GIVEN DATA: Begin
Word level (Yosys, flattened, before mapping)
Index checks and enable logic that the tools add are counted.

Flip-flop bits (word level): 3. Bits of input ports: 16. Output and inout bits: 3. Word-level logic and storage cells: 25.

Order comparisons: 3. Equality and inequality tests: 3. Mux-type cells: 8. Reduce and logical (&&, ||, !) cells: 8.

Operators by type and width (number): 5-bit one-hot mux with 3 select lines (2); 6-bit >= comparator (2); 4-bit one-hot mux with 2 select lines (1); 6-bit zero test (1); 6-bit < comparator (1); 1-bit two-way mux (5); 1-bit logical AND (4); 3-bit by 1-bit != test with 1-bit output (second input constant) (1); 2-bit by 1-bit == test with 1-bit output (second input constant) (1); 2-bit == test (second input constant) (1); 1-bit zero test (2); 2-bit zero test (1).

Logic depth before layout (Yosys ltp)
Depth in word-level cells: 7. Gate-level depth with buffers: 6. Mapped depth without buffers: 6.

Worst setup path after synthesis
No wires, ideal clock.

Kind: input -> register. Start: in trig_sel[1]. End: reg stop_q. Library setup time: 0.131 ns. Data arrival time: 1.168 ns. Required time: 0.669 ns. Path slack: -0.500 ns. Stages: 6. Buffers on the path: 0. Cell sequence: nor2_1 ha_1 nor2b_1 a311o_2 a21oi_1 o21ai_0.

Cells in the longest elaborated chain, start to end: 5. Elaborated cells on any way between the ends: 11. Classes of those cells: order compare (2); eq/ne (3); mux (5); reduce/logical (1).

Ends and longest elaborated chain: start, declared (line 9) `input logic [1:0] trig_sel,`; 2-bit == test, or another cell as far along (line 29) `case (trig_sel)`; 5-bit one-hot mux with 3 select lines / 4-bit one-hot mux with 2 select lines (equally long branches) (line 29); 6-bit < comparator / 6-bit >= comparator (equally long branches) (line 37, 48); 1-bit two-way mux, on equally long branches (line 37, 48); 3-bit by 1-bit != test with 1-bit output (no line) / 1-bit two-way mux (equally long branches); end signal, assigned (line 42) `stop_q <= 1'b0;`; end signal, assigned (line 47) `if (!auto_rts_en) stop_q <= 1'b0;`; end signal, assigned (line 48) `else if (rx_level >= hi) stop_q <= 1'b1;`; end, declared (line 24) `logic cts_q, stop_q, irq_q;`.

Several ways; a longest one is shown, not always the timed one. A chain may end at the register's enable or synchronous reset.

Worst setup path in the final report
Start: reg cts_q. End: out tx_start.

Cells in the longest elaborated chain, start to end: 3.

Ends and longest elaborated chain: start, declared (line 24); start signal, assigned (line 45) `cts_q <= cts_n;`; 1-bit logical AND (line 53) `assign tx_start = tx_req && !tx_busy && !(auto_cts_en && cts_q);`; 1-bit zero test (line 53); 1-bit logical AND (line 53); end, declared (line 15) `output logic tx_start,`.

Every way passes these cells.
**src/rtl/tsi_pkg.sv**
```systemverilog
package tsi_pkg;
  parameter int unsigned NSTR = 2;   // serial streams in and out
  parameter int unsigned NCH  = 32;  // channels per frame
  parameter int unsigned BW   = 8;   // bits per channel

  localparam int unsigned STW  = (NSTR > 1) ? $clog2(NSTR) : 1;
  localparam int unsigned CHW  = $clog2(NCH);
  localparam int unsigned BTW  = $clog2(BW);
  localparam int unsigned POSW = CHW + BTW;
  localparam int unsigned ADRW = STW + CHW;
  localparam int unsigned ENTW = 1 + STW + CHW;

  typedef struct packed {
    logic           off;
    logic [STW-1:0] st;
    logic [CHW-1:0] ch;
  } conn_ent_t;
endpackage

```
**src/rtl/tsi_timing.sv**
```systemverilog
module tsi_timing
  import tsi_pkg::*;
(
  input  logic            clk,
  input  logic            rst_n,
  input  logic            frame_sync,
  output logic [POSW-1:0] cur_pos,
  output logic            cur_par
);
  logic [POSW-1:0] pos_q, pos_nxt;
  logic            par_q, par_nxt;

  always_comb begin
    pos_nxt = frame_sync ? '0 : pos_q + 1'b1;
    par_nxt = (pos_nxt == '0) ? ~par_q : par_q;
  end

  always_ff @(posedge clk or negedge rst_n) begin
    if (!rst_n) begin
      pos_q <= '1;
      par_q <= 1'b0;
    end else begin
      pos_q <= pos_nxt;
      par_q <= par_nxt;
    end
  end

  assign cur_pos = pos_nxt;
  assign cur_par = par_nxt;

  AST_SYNC_ALIGN: assert property (@(posedge clk) disable iff (!rst_n)
    frame_sync |=> (pos_q == '0));
  AST_BANK_FLIP: assert property (@(posedge clk) disable iff (!rst_n)
    (pos_q == '0) |-> (par_q != $past(par_q)));
endmodule

```
**src/rtl/tsi_data_mem.sv**
```systemverilog
module tsi_data_mem
  import tsi_pkg::*;
(
  input  logic            clk,
  input  logic            rst_n,
  input  logic [NSTR-1:0] ser_in,
  input  logic [POSW-1:0] cur_pos,
  input  logic            cur_par,
  input  logic [STW-1:0]  rd_st   [NSTR],
  input  logic [CHW-1:0]  rd_ch   [NSTR],
  input  logic            rd_bank [NSTR],
  output logic [BW-1:0]   rd_byte [NSTR]
);
  logic [BW-1:0] sh_q   [NSTR];
  logic [BW-1:0] sh_nxt [NSTR];
  logic [BW-1:0] mem    [NSTR][2][NCH];
  logic          wr_en;
  logic [CHW-1:0] wr_ch;

  assign wr_en = (cur_pos[BTW-1:0] == '1);
  assign wr_ch = cur_pos[POSW-1:BTW];

  always_comb begin
    for (int s = 0; s < int'(NSTR); s++) begin
      sh_nxt[s] = {sh_q[s][BW-2:0], ser_in[s]};
    end
  end

  always_ff @(posedge clk or negedge rst_n) begin
    if (!rst_n) begin
      for (int s = 0; s < int'(NSTR); s++) sh_q[s] <= '0;
    end else begin
      for (int s = 0; s < int'(NSTR); s++) sh_q[s] <= sh_nxt[s];
    end
  end

  // Data storage carries no reset: contents are only read after a full frame.
  always_ff @(posedge clk) begin
    if (wr_en) begin
      for (int s = 0; s < int'(NSTR); s++) mem[s][cur_par][wr_ch] <= sh_nxt[s];
    end
  end

  genvar o;
  generate
    for (o = 0; o < int'(NSTR); o++) begin : g_rd
      assign rd_byte[o] = mem[rd_st[o]][rd_bank[o]][rd_ch[o]];
    end
  endgenerate
endmodule

```
**src/rtl/tsi_conn_mem.sv**
```systemverilog
module tsi_conn_mem
  import tsi_pkg::*;
(
  input  logic            clk,
  input  logic            rst_n,
  input  logic            cfg_wr,
  input  logic [ADRW-1:0] cfg_addr,
  input  logic [ENTW-1:0] cfg_wdata,
  output logic [ENTW-1:0] cfg_rdata,
  input  logic [CHW-1:0]  cur_ch,
  output conn_ent_t       ent [NSTR]
);
  localparam int unsigned NENT = NSTR * NCH;
  localparam conn_ent_t   RST_ENT = '{off: 1'b1, st: '0, ch: '0};

  logic [ENTW-1:0] cm_q [NENT];

  always_ff @(posedge clk or negedge rst_n) begin
    if (!rst_n) begin
      for (int i = 0; i < int'(NENT); i++) cm_q[i] <= RST_ENT;
    end else if (cfg_wr) begin
      cm_q[cfg_addr] <= cfg_wdata;
    end
  end

  assign cfg_rdata = cm_q[cfg_addr];

  genvar o;
  generate
    for (o = 0; o < int'(NSTR); o++) begin : g_ent
      assign ent[o] = conn_ent_t'(cm_q[{STW'(o), cur_ch}]);
    end
  endgenerate

  AST_CFG_READBACK: assert property (@(posedge clk) disable iff (!rst_n)
    cfg_wr |=> ((cfg_addr != $past(cfg_addr)) || (cfg_rdata == $past(cfg_wdata))));
endmodule

```
**src/rtl/tsi_switch.sv**
```systemverilog
module tsi_switch
  import tsi_pkg::*;
(
  input  logic            clk,
  input  logic            rst_n,
  input  logic            frame_sync,
  input  logic            delay_const,
  input  logic            glob_oe,
  input  logic [NSTR-1:0] ser_in,
  output logic [NSTR-1:0] ser_out,
  output logic [NSTR-1:0] ser_oe,
  input  logic            cfg_wr,
  input  logic [ADRW-1:0] cfg_addr,
  input  logic [ENTW-1:0] cfg_wdata,
  output logic [ENTW-1:0] cfg_rdata
);
  logic [1:0]      rst_sync_q;
  logic            rst_i_n;
  logic [POSW-1:0] cur_pos;
  logic            cur_par;
  logic [CHW-1:0]  cur_ch;
  logic [BTW-1:0]  bit_sel;
  conn_ent_t       ent     [NSTR];
  logic [STW-1:0]  rd_st   [NSTR];
  logic [CHW-1:0]  rd_ch   [NSTR];
  logic            rd_bank [NSTR];
  logic [BW-1:0]   rd_byte [NSTR];

  // asynchronous assertion, synchronous release
  always_ff @(posedge clk or negedge rst_n) begin
    if (!rst_n) rst_sync_q <= 2'b00;
    else        rst_sync_q <= {rst_sync_q[0], 1'b1};
  end
  assign rst_i_n = rst_sync_q[1];

  tsi_timing u_timing (
    .clk(clk), .rst_n(rst_i_n), .frame_sync(frame_sync),
    .cur_pos(cur_pos), .cur_par(cur_par)
  );

  assign cur_ch  = cur_pos[POSW-1:BTW];
  assign bit_sel = BTW'(BW - 1) - cur_pos[BTW-1:0];

  tsi_conn_mem u_conn (
    .clk(clk), .rst_n(rst_i_n), .cfg_wr(cfg_wr), .cfg_addr(cfg_addr),
    .cfg_wdata(cfg_wdata), .cfg_rdata(cfg_rdata), .cur_ch(cur_ch), .ent(ent)
  );

  tsi_data_mem u_data (
    .clk(clk), .rst_n(rst_i_n), .ser_in(ser_in), .cur_pos(cur_pos),
    .cur_par(cur_par), .rd_st(rd_st), .rd_ch(rd_ch), .rd_bank(rd_bank),
    .rd_byte(rd_byte)
  );

  genvar o;
  generate
    for (o = 0; o < int'(NSTR); o++) begin : g_out
      logic drv_en;
      assign rd_st[o]   = ent[o].st;
      assign rd_ch[o]   = ent[o].ch;
      // current-frame bank only when the source slot is already complete
      assign rd_bank[o] = (!delay_const && (ent[o].ch < cur_ch)) ? cur_par : ~cur_par;
      assign drv_en     = glob_oe & ~ent[o].off;
      assign ser_oe[o]  = drv_en;
      assign ser_out[o] = drv_en & rd_byte[o][bit_sel];

      AST_CH_OFF: assert property (@(posedge clk) disable iff (!rst_i_n)
        ent[o].off |-> !ser_oe[o]);
      AST_QUIET_LINE: assert property (@(posedge clk) disable iff (!rst_i_n)
        !ser_oe[o] |-> !ser_out[o]);
    end
  endgenerate

  AST_GLOBAL_OFF: assert property (@(posedge clk) disable iff (!rst_i_n)
    !glob_oe |-> (ser_oe == '0));
endmodule

```
$ cat config.mk
export PLATFORM = sky130hd
export DESIGN_NAME = ser_cfg_port
export DESIGN_NICKNAME = d
export VERILOG_FILES = /design/src/rtl/ser_cfg_pkg.sv /design/src/rtl/ser_cfg_sync.sv /design/src/rtl/ser_cfg_shifter.sv /design/src/rtl/ser_cfg_bank.sv /design/src/rtl/ser_cfg_port.sv
export SDC_FILE = /design/constraint.sdc
export NUM_CORES = 1
export LEC_CHECK = 0
export BUFFER_PORTS_ARGS = -buffer_cell sky130_fd_sc_hd__buf_2
export CORE_MARGIN = 2
export CORE_UTILIZATION = 58
export DETAILED_ROUTE_END_ITERATION = 7
export GPL_ROUTABILITY_DRIVEN = 0
export PLACE_DENSITY = 0.78
export SYNTH_ARGS = -nofsm -noshare
export SYNTH_HDL_FRONTEND = slang
export SYNTH_SLANG_ARGS = --single-unit
$ cat constraint.sdc
create_clock -name clk -period 2.2 [get_ports clk]
set_input_delay 0.33 -clock clk [delete_from_list [all_inputs] [get_ports clk]]
set_output_delay 0.33 -clock clk [all_outputs]
set_load 0.005 [all_outputs]
$ cat src/rtl/ser_cfg_pkg.sv
package ser_cfg_pkg;
  localparam int ADDR_W  = 4;
  localparam int DATA_W  = 12;
  localparam int FRAME_W = ADDR_W + DATA_W;
  localparam int GAIN_W  = 8;
  localparam int DAC_W   = 8;
  localparam int CLAMP_W = 7;
  localparam int CTRL_W  = 10;
  localparam int EDGE_BIT = 8;
  localparam int EXT_BIT  = 7;
  localparam logic [CTRL_W-1:0] CTRL_RST = 10'h204;
  localparam logic [ADDR_W-1:0] A_GAIN  = 4'd0;
  localparam logic [ADDR_W-1:0] A_DAC   = 4'd1;
  localparam logic [ADDR_W-1:0] A_CLAMP = 4'd2;
  localparam logic [ADDR_W-1:0] A_CTRL  = 4'd3;
  localparam logic [ADDR_W-1:0] A_EXT   = 4'd4;
endpackage

$ cat src/rtl/ser_cfg_sync.sv
module ser_cfg_sync #(
  parameter int W      = 4,
  parameter int STAGES = 2
) (
  input  logic         clk,
  input  logic         rst,
  input  logic [W-1:0] d,
  output logic [W-1:0] q
);
  logic [STAGES-1:0][W-1:0] pipe;

  always_ff @(posedge clk) begin
    if (rst) begin
      pipe <= '0;
    end else begin
      pipe[0] <= d;
      for (int i = 1; i < STAGES; i++) pipe[i] <= pipe[i-1];
    end
  end

  assign q = pipe[STAGES-1];
endmodule

$ cat src/rtl/ser_cfg_shifter.sv
module ser_cfg_shifter #(
  parameter int FRAME_W = 16,
  localparam int CNT_W  = $clog2(FRAME_W + 2)
) (
  input  logic               clk,
  input  logic               rst,
  input  logic               sd,
  input  logic               sck,
  input  logic               sen,
  output logic               frm_vld,
  output logic [FRAME_W-1:0] frm
);
  localparam logic [CNT_W-1:0] CNT_MAX = CNT_W'(FRAME_W + 1);
  localparam logic [CNT_W-1:0] CNT_OK  = CNT_W'(FRAME_W);

  logic             sck_q, sen_q;
  logic [CNT_W-1:0] cnt;
  logic [FRAME_W-1:0] sh;

  always_ff @(posedge clk) begin
    if (rst) begin
      sck_q   <= 1'b0;
      sen_q   <= 1'b0;
      cnt     <= CNT_MAX;
      sh      <= '0;
      frm     <= '0;
      frm_vld <= 1'b0;
    end else begin
      sck_q   <= sck;
      sen_q   <= sen;
      frm_vld <= 1'b0;
      if (sen && !sen_q) begin
        cnt <= '0;
      end else if (sen && sck_q && !sck) begin
        sh <= {sh[FRAME_W-2:0], sd};
        if (cnt != CNT_MAX) cnt <= cnt + 1'b1;
      end
      if (!sen && sen_q && cnt == CNT_OK) begin
        frm_vld <= 1'b1;
        frm     <= sh;
      end
    end
  end


  cnt_sat_chk: assert property (@(posedge clk) disable iff (rst)
    cnt <= CNT_MAX);


  frm_pulse_chk: assert property (@(posedge clk) disable iff (rst)
    frm_vld |=> !frm_vld);
endmodule
<file path="src/rtl/uwire_pkg.sv">
package uwire_pkg;
  localparam int UW_DW   = 16;
  localparam int UW_NCS  = 4;
  localparam int UW_CNTW = 5;
  localparam int UW_CSW  = $clog2(UW_NCS);
  localparam int UW_AW   = 3;
  localparam int UW_CFG_REGS = UW_NCS / 2;

  localparam logic [UW_AW-1:0] A_DATA = 3'd0;
  localparam logic [UW_AW-1:0] A_CTRL = 3'd1;
  localparam logic [UW_AW-1:0] A_CFG0 = 3'd2;
  localparam logic [UW_AW-1:0] A_CLK  = UW_AW'(2 + UW_CFG_REGS);

  localparam int B_RDY    = 15;
  localparam int B_BUSY   = 14;
  localparam int B_START  = 13;
  localparam int B_ASSERT = 12;

  // Six-bit per-select setting
  typedef struct packed {
    logic       checkRdy;
    logic [1:0] divCode;
    logic       csHigh;
    logic       driveRise;
    logic       sampleFall;
  } csCfg_t;

  // Control-to-datapath strobes
  typedef struct packed {
    logic loadTx;
    logic preload;
    logic driveBit;
    logic sampleBit;
    logic clkToggle;
    logic rxClear;
  } uwStrobe_t;

  typedef enum logic [1:0] {PH_IDLE, PH_TX, PH_RX} phase_t;
endpackage

</file>
<file path="src/rtl/uwire_dp.sv">
module uwire_dp
  import uwire_pkg::*;
(
  input  logic             clk,
  input  logic             rstN,
  input  uwStrobe_t        strobe,
  input  logic             txWrite,
  input  logic [UW_DW-1:0] txWdata,
  input  logic             idleLevel,
  input  logic             busy,
  input  logic             sdi,
  output logic             sclk,
  output logic             sdo,
  output logic [UW_DW-1:0] rxData
);
  logic [UW_DW-1:0] txHold;
  logic [UW_DW-1:0] txSh;

  always_ff @(posedge clk) begin
    if (!rstN) begin
      txHold <= '0;
      txSh   <= '0;
      sdo    <= 1'b0;
      sclk   <= 1'b0;
      rxData <= '0;
    end else begin
      if (txWrite) txHold <= txWdata;

      if (strobe.loadTx) begin
        if (strobe.preload) begin
          sdo  <= txHold[UW_DW-1];
          txSh <= {txHold[UW_DW-2:0], 1'b0};
        end else begin
          txSh <= txHold;
        end
      end else if (strobe.driveBit) begin
        sdo  <= txSh[UW_DW-1];
        txSh <= {txSh[UW_DW-2:0], 1'b0};
      end

      if (strobe.rxClear)        rxData <= '0;
      else if (strobe.sampleBit) rxData <= {rxData[UW_DW-2:0], sdi};

      if (strobe.clkToggle) sclk <= ~sclk;
      else if (!busy)       sclk <= idleLevel;
    end
  end
endmodule

</file>
<file path="src/rtl/uwire_ctrl.sv">
module uwire_ctrl
  import uwire_pkg::*;
(
  input  logic              clk,
  input  logic              rstN,
  input  logic              tickEn,
  input  logic              busWr,
  input  logic              busRd,
  input  logic [UW_AW-1:0]  busAddr,
  input  logic [UW_DW-1:0]  busWdata,
  output uwStrobe_t         strobe,
  output logic              busy,
  output logic              rdy,
  output logic              clkInv,
  output logic [UW_NCS-1:0] csOut,
  output logic [UW_DW-1:0]  regRdata
);
  localparam logic [UW_CNTW-1:0] ONE = UW_CNTW'(1);

  csCfg_t              cfgQ [UW_NCS];
  logic [UW_CSW-1:0]   csIdx;
  logic                csAssert;
  logic [UW_CNTW-1:0]  txCntQ, rxCntQ, txLeft, rxLeft;
  phase_t              phase;
  logic                half;
  logic [1:0]          divCnt, divLim;
  logic                driveLeadQ, sampleLeadQ;

  logic                ctrlHit, launch, edgeNow, rxDone;
  logic [UW_CSW-1:0]   wrCs;
  csCfg_t              newCfg;
  logic [UW_CNTW-1:0]  reqTx, reqRx;
  logic                newDriveLead, newSampleLead;
  logic [1:0]          newDivLim;
  logic                unusedHi;

  function automatic logic [UW_CNTW-1:0] clampCnt(input logic [UW_CNTW-1:0] c);
    return (c > UW_CNTW'(UW_DW)) ? UW_CNTW'(UW_DW) : c;
  endfunction

  assign unusedHi      = ^busWdata[UW_DW-1:B_BUSY];
  assign busy          = (phase != PH_IDLE);
  assign ctrlHit       = busWr && (busAddr == A_CTRL) && !busy;
  assign wrCs          = busWdata[11:10];
  assign newCfg        = cfgQ[wrCs];
  assign reqTx         = clampCnt(busWdata[9:5]);
  assign reqRx         = clampCnt(busWdata[4:0]);
  assign launch        = ctrlHit && busWdata[B_START] && ((reqTx != '0) || (reqRx != '0));
  // leading edge of a bit is rising when the clock idles low
  assign newDriveLead  = newCfg.driveRise ^ clkInv;
  assign newSampleLead = ~(newCfg.sampleFall ^ clkInv);
  assign newDivLim     = (newCfg.divCode == 2'd0) ? 2'd0 :
                         (newCfg.divCode == 2'd1) ? 2'd1 : 2'd3;
  assign edgeNow       = busy && tickEn && (divCnt == divLim);
  assign rxDone        = edgeNow && (phase == PH_RX) && half && (rxLeft == ONE);

  always_comb begin
    strobe         = '0;
    strobe.loadTx  = launch;
    strobe.preload = launch && (reqTx != '0) && !newDriveLead;
    strobe.rxClear = launch && (reqRx != '0);
    if (edgeNow) begin
      strobe.clkToggle = 1'b1;
      if (phase == PH_TX)
        strobe.driveBit = half ? (!driveLeadQ && (txLeft > ONE)) : driveLeadQ;
      if (phase == PH_RX)
        strobe.sampleBit = half ? !sampleLeadQ : sampleLeadQ;
    end
  end

  always_ff @(posedge clk) begin
    if (!rstN) begin
      for (int i = 0; i < UW_NCS; i++) cfgQ[i] <= '0;
      clkInv      <= 1'b0;
      csIdx       <= '0;
      csAssert    <= 1'b0;
      txCntQ      <= '0;
      rxCntQ      <= '0;
      txLeft      <= '0;
      rxLeft      <= '0;
      phase       <= PH_IDLE;
      half        <= 1'b0;
      divCnt      <= '0;
      divLim      <= '0;
      driveLeadQ  <= 1'b0;
      sampleLeadQ <= 1'b0;
      rdy         <= 1'b0;
    end else begin
      if (busWr && (busAddr == A_CLK)) clkInv <= busWdata[0];
      for (int r = 0; r < UW_CFG_REGS; r++) begin
        if (busWr && (busAddr == A_CFG0 + UW_AW'(r))) begin
          cfgQ[2*r]   <= csCfg_t'(busWdata[5:0]);
          cfgQ[2*r+1] <= csCfg_t'(busWdata[11:6]);
        end
      end

      if (rxDone)                                rdy <= 1'b1;
      else if (busRd && (busAddr == A_DATA))     rdy <= 1'b0;

      if (ctrlHit) begin
        csIdx    <= wrCs;
        csAssert <= busWdata[B_ASSERT];
        txCntQ   <= busWdata[9:5];
        rxCntQ   <= busWdata[4:0];
      end

      if (launch) begin
        phase       <= (reqTx != '0) ? PH_TX : PH_RX;
        txLeft      <= reqTx;
        rxLeft      <= reqRx;
        half        <= 1'b0;
        divCnt      <= '0;
        divLim      <= newDivLim;
        driveLeadQ  <= newDriveLead;
        sampleLeadQ <= newSampleLead;
      end else if (busy && tickEn) begin
        if (divCnt == divLim) begin
          divCnt <= '0;
          half   <= ~half;
          if (half) begin
            if (phase == PH_TX) begin
              txLeft <= txLeft - ONE;
              if (txLeft == ONE) phase <= (rxLeft != '0) ? PH_RX : PH_IDLE;
            end else begin
              rxLeft <= rxLeft - ONE;
              if (rxLeft == ONE) phase <= PH_IDLE;
            end
          end
        end else begin
          divCnt <= divCnt + 2'd1;
        end
      end
    end
  end

  for (genvar g = 0; g < UW_NCS; g++) begin : g_cs
    assign csOut[g] = (csAssert && (csIdx == UW_CSW'(g))) ~^ cfgQ[g].csHigh;
  end

  always_comb begin
    regRdata = '0;
    if (busAddr == A_CTRL)
      regRdata = {rdy, busy, 1'b0, csAssert, csIdx, txCntQ, rxCntQ};
    else if (busAddr == A_CLK)
      regRdata = {{(UW_DW-1){1'b0}}, clkInv};
    for (int r = 0; r < UW_CFG_REGS; r++)
      if (busAddr == A_CFG0 + UW_AW'(r))
        regRdata = {4'b0, cfgQ[2*r+1], cfgQ[2*r]};
  end
endmodule

</file>
<file path="src/rtl/uwire_master.sv">
module uwire_master
  import uwire_pkg::*;
(
  input  logic              clk,
  input  logic              rstN,
  input  logic              tickEn,
  input  logic              busWr,
  input  logic              busRd,
  input  logic [UW_AW-1:0]  busAddr,
  input  logic [UW_DW-1:0]  busWdata,
  output logic [UW_DW-1:0]  busRdata,
  output logic              sclk,
  output logic              sdo,
  input  logic              sdi,
  output logic [UW_NCS-1:0] csOut
);
  uwStrobe_t        strobe;
  logic             busy, rdy, clkInv;
  logic [UW_DW-1:0] regRdata, rxData;

  uwire_ctrl ctrl_i (
    .clk(clk), .rstN(rstN), .tickEn(tickEn),
    .busWr(busWr), .busRd(busRd), .busAddr(busAddr), .busWdata(busWdata),
    .strobe(strobe), .busy(busy), .rdy(rdy), .clkInv(clkInv),
    .csOut(csOut), .regRdata(regRdata)
  );

  uwire_dp dp_i (
    .clk(clk), .rstN(rstN), .strobe(strobe),
    .txWrite(busWr && (busAddr == A_DATA)), .txWdata(busWdata),
    .idleLevel(clkInv), .busy(busy), .sdi(sdi),
    .sclk(sclk), .sdo(sdo), .rxData(rxData)
  );

  assign busRdata = (busAddr == A_DATA) ? rxData : regRdata;
endmodule

</file>
===== src/rtl/root_port_pkg.sv =====
package root_port_pkg;
  localparam int unsigned B_CONN   = 0;
  localparam int unsigned B_EN     = 1;
  localparam int unsigned B_SUSP   = 2;
  localparam int unsigned B_RST    = 4;
  localparam int unsigned B_PWR    = 8;
  localparam int unsigned B_LS     = 9;
  localparam int unsigned B_CONN_C = 16;
  localparam int unsigned B_EN_C   = 17;
  localparam int unsigned B_SUSP_C = 18;
  localparam int unsigned B_RST_C  = 20;

  localparam int unsigned NFLAGS = 4;
  localparam int unsigned F_CONN = 0;
  localparam int unsigned F_EN   = 1;
  localparam int unsigned F_SUSP = 2;
  localparam int unsigned F_RST  = 3;

  typedef struct packed {
    logic clr_en;
    logic set_en;
    logic set_susp;
    logic set_rst;
    logic set_pwr;
    logic clr_pwr;
    logic [NFLAGS-1:0] clr_flag;
  } port_cmd_t;

  function automatic port_cmd_t decode_cmd(input logic wr, input logic [31:0] wd);
    port_cmd_t c;
    c.clr_en   = wr & wd[B_CONN];
    c.set_en   = wr & wd[B_EN];
    c.set_susp = wr & wd[B_SUSP];
    c.set_rst  = wr & wd[B_RST];
    c.set_pwr  = wr & wd[B_PWR];
    c.clr_pwr  = wr & wd[B_LS];
    c.clr_flag[F_CONN] = wr & wd[B_CONN_C];
    c.clr_flag[F_EN]   = wr & wd[B_EN_C];
    c.clr_flag[F_SUSP] = wr & wd[B_SUSP_C];
    c.clr_flag[F_RST]  = wr & wd[B_RST_C];
    return c;
  endfunction
endpackage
GIVEN DATA: End
The lines to extract from the data above begin with the line containing "Worst setup path after synthesis" and end with the line containing "Ends and longest elaborated chain: start, declared (line 24);". Extract them exactly, including both.

-- TASK SOLUTION --
Worst setup path after synthesis
No wires, ideal clock.

Kind: input -> register. Start: in trig_sel[1]. End: reg stop_q. Library setup time: 0.131 ns. Data arrival time: 1.168 ns. Required time: 0.669 ns. Path slack: -0.500 ns. Stages: 6. Buffers on the path: 0. Cell sequence: nor2_1 ha_1 nor2b_1 a311o_2 a21oi_1 o21ai_0.

Cells in the longest elaborated chain, start to end: 5. Elaborated cells on any way between the ends: 11. Classes of those cells: order compare (2); eq/ne (3); mux (5); reduce/logical (1).

Ends and longest elaborated chain: start, declared (line 9) `input logic [1:0] trig_sel,`; 2-bit == test, or another cell as far along (line 29) `case (trig_sel)`; 5-bit one-hot mux with 3 select lines / 4-bit one-hot mux with 2 select lines (equally long branches) (line 29); 6-bit < comparator / 6-bit >= comparator (equally long branches) (line 37, 48); 1-bit two-way mux, on equally long branches (line 37, 48); 3-bit by 1-bit != test with 1-bit output (no line) / 1-bit two-way mux (equally long branches); end signal, assigned (line 42) `stop_q <= 1'b0;`; end signal, assigned (line 47) `if (!auto_rts_en) stop_q <= 1'b0;`; end signal, assigned (line 48) `else if (rx_level >= hi) stop_q <= 1'b1;`; end, declared (line 24) `logic cts_q, stop_q, irq_q;`.

Several ways; a longest one is shown, not always the timed one. A chain may end at the register's enable or synchronous reset.

Worst setup path in the final report
Start: reg cts_q. End: out tx_start.

Cells in the longest elaborated chain, start to end: 3.

Ends and longest elaborated chain: start, declared (line 24); start signal, assigned (line 45) `cts_q <= cts_n;`; 1-bit logical AND (line 53) `assign tx_start = tx_req && !tx_busy && !(auto_cts_en && cts_q);`; 1-bit zero test (line 53); 1-bit logical AND (line 53); end, declared (line 15) `output logic tx_start,`.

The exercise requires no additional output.